Aaron Rodgers is a great quarterback, but at the end of the day he's expected to put up great stats. He's a key player sure, but he's not the x-factor.
The x-factors are the solid players who can torch your opponent at any minute. The player that is so perfect at exploiting your opponent's weaknesses, he's sure to have an explosive game.
And as long as that player can rise to the challenge, playoff success will be at hand.
Seattle: Golden Tate, WR
The Seahawks offensive success will hinge on the effectiveness of quarterback Russell Wilson against Atlanta. But the rookie QB can only be expected to be as good as his receivers.
Which means Golden Tate has to come up big for the Seahawks.
His third year in the NFL, Tate has finally emerged as a solid receiving option. He posted career highs in all major stat categories this season, while coming in second in yards per catch (15.3) and tying for first in receiving touchdowns (seven) for Seattle.
Tate has averaged 16.3 yards per catch over his last five games, but hasn't found the end zone since December 2.
If the Seahawks are expected to trade blows with Atlanta offensively, Tate will need to be an effective weapon for his quarterback.
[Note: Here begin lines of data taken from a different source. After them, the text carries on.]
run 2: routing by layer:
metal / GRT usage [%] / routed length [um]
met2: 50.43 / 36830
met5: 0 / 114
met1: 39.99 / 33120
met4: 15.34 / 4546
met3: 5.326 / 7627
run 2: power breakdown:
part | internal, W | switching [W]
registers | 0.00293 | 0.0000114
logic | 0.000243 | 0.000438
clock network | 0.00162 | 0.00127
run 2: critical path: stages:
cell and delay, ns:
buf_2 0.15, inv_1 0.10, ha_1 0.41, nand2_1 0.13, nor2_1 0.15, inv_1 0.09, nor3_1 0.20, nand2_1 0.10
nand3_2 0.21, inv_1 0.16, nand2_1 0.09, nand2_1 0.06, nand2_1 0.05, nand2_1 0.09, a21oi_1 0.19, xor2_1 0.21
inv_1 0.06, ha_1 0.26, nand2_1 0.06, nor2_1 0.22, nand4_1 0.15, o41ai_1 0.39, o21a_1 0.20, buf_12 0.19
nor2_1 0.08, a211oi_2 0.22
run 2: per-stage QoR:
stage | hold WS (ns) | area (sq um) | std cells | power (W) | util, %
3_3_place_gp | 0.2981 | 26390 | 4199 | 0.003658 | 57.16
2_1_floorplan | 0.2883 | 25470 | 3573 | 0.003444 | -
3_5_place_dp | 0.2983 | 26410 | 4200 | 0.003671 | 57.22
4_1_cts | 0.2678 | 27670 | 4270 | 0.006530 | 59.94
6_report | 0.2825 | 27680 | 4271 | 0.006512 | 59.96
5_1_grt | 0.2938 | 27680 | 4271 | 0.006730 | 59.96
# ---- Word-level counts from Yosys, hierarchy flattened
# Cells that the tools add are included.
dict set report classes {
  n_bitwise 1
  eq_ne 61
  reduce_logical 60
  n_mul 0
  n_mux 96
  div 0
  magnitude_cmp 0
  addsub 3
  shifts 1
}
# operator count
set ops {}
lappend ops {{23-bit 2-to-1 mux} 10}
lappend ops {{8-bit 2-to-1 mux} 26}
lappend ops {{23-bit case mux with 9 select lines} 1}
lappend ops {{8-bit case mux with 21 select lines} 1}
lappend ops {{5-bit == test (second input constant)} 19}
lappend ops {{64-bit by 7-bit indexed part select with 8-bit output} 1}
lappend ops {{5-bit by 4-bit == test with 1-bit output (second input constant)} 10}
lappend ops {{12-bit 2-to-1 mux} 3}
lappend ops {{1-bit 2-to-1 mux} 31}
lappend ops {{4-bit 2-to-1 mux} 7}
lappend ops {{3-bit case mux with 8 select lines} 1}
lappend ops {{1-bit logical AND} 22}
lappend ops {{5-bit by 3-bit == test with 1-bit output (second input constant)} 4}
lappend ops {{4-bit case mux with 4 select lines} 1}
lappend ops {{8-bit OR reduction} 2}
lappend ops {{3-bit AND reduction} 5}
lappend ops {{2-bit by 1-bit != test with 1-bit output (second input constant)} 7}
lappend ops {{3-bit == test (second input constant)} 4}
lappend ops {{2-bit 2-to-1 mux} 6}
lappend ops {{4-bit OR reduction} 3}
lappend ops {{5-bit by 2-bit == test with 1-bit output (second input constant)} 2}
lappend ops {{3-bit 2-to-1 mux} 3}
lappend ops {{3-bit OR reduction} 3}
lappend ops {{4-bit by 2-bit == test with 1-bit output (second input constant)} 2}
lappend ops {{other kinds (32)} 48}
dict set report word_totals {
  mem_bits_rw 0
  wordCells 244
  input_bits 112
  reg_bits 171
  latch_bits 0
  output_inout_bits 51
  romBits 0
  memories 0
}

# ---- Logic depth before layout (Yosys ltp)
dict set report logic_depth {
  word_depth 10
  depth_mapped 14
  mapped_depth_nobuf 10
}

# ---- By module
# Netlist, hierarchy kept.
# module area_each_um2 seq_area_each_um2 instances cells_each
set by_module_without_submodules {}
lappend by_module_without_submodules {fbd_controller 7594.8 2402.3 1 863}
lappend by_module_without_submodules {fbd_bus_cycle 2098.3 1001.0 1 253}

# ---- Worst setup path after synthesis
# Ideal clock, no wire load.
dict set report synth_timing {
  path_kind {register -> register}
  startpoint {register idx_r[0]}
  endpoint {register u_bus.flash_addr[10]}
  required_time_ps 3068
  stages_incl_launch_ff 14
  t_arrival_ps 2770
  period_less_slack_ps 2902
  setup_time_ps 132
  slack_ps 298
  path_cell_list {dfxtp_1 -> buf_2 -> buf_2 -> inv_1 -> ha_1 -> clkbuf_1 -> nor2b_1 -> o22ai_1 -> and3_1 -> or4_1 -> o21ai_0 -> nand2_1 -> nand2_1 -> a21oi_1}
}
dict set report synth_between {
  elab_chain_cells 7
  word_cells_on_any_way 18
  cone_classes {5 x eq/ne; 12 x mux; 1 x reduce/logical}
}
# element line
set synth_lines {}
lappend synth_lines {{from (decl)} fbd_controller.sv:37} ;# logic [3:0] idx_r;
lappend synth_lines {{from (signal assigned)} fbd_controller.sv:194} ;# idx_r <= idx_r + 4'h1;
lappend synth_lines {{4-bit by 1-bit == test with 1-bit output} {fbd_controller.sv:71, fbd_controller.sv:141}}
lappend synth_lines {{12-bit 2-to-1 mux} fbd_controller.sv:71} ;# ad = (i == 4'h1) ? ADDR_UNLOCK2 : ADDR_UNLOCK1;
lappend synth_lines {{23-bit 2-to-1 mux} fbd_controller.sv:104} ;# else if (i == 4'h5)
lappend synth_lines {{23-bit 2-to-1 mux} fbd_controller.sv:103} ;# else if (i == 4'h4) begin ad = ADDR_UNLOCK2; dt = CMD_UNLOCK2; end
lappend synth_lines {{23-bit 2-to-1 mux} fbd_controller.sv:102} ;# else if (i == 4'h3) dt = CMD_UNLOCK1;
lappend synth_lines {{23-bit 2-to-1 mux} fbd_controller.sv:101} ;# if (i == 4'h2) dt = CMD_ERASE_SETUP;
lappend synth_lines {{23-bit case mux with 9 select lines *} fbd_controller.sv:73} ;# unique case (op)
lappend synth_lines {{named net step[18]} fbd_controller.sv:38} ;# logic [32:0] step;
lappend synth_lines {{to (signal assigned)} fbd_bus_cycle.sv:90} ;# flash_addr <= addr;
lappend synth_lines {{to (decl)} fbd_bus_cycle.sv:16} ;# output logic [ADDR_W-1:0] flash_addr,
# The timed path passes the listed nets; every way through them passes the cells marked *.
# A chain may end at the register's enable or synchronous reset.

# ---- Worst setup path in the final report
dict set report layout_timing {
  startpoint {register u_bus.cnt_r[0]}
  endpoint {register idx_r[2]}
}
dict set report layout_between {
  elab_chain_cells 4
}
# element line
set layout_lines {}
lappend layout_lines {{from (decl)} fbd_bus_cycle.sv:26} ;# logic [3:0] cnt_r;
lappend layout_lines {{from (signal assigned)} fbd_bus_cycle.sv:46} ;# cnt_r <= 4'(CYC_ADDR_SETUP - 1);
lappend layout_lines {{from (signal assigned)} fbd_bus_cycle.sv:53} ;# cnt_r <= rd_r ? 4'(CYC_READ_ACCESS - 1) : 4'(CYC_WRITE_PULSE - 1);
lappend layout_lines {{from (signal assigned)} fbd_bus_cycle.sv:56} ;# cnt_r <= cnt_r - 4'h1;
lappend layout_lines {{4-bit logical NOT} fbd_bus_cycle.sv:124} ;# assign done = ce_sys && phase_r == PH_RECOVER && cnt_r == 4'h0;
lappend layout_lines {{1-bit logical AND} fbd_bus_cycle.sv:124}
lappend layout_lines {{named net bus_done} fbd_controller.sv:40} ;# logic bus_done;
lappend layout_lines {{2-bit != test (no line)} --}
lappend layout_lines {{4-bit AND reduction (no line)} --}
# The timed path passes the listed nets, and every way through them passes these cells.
Atlanta: Tony Gonzalez, TE
The Falcons have a dynamic list of role players on offense, and it's their depth that makes them so dangerous. One hole gets plugged, and two more show up in its place.
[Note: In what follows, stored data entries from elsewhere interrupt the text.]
<file path="config.mk">
export PLATFORM = sky130hd
export DESIGN_NAME = lsba_core
export DESIGN_NICKNAME = d
export VERILOG_FILES = /design/src/logic/lsba_pkg.sv /design/src/logic/lsba_core.sv /design/src/logic/lsba_shift1.sv
export SDC_FILE = /design/constraint.sdc
export NUM_CORES = 1
export LEC_CHECK = 0
export BUFFER_PORTS_ARGS = -buffer_cell sky130_fd_sc_hd__buf_2
export CAP_MARGIN = 20
export CORE_MARGIN = 1.5
export CORE_UTILIZATION = 37
export CTS_BUF_LIST = sky130_fd_sc_hd__clkbuf_4 sky130_fd_sc_hd__clkbuf_8
export DETAILED_ROUTE_END_ITERATION = 6
export RECOVER_POWER = 50
export SYNTH_ARGS = -nofsm -noshare
export SYNTH_HDL_FRONTEND = slang
export SYNTH_SLANG_ARGS = --single-unit
</file>
<file path="constraint.sdc">
create_clock -name clock -period 2.6 [get_ports clock]
set_clock_uncertainty 0.15 [all_clocks]
set_input_delay 0.26 -clock clock [delete_from_list [all_inputs] [get_ports clock]]
set_output_delay 0.26 -clock clock [all_outputs]
set_load 0.01 [all_outputs]
</file>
Atlanta will be facing it's biggest defensive challenge of the season when they take on the Seattle Seahawks. Seattle has one of the NFL's best ranked passing defenses, allowing just 203.1 yards per game.
While the Hawks have physical corners, they're only two guys. And Atlanta has a wealth of receiving talent.
With Julio Jones and Roddy White expected to be covered all game long, it'll be up to Tony Gonzalez to break open the passing game.
The long-time veteran is still a force to be reckoned with, and at 36 years of age he just barely missed a 1,000 yards receiving season.
Despite his age, Gonzalez averaged 10 yards per catch with 93 receptions and eight touchdowns this season.
If Gonzalez can break open in the flats and set up the pass, it will help take the pressure off Atlanta's other leading receivers. From there it's Matt Ryan's time to shine.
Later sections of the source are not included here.